● WHAT TO PRODUCE: Search the entries for the word "routing". Copy every line where it turns up.

● PROVIDED ENTRIES:
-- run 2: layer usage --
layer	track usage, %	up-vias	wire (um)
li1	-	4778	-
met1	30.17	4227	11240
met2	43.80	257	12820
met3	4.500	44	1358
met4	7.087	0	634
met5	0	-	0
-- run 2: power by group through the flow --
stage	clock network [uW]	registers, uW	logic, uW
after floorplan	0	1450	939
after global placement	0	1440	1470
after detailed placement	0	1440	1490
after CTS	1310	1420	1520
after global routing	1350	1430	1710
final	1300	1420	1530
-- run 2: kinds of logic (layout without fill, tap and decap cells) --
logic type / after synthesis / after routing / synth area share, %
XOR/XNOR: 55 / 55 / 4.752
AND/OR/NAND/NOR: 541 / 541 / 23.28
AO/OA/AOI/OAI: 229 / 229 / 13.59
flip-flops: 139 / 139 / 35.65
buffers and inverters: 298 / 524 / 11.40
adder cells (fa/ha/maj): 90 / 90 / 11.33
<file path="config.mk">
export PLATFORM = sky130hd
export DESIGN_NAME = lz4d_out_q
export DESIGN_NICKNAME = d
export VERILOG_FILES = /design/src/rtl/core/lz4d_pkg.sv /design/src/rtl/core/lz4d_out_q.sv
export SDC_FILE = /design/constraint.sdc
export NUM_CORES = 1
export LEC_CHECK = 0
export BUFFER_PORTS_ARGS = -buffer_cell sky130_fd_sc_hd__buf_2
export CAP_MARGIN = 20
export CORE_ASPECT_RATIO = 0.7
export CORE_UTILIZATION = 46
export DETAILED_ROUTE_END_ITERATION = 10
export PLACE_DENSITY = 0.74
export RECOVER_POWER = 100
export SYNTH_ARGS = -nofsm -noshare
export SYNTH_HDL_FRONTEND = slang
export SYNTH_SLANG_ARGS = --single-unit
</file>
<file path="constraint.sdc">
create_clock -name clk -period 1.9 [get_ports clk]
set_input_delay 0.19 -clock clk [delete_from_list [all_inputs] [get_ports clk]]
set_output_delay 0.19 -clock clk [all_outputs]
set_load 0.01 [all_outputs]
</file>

● WRITTEN RESPONSE:
after global routing	1350	1430	1710
logic type / after synthesis / after routing / synth area share, %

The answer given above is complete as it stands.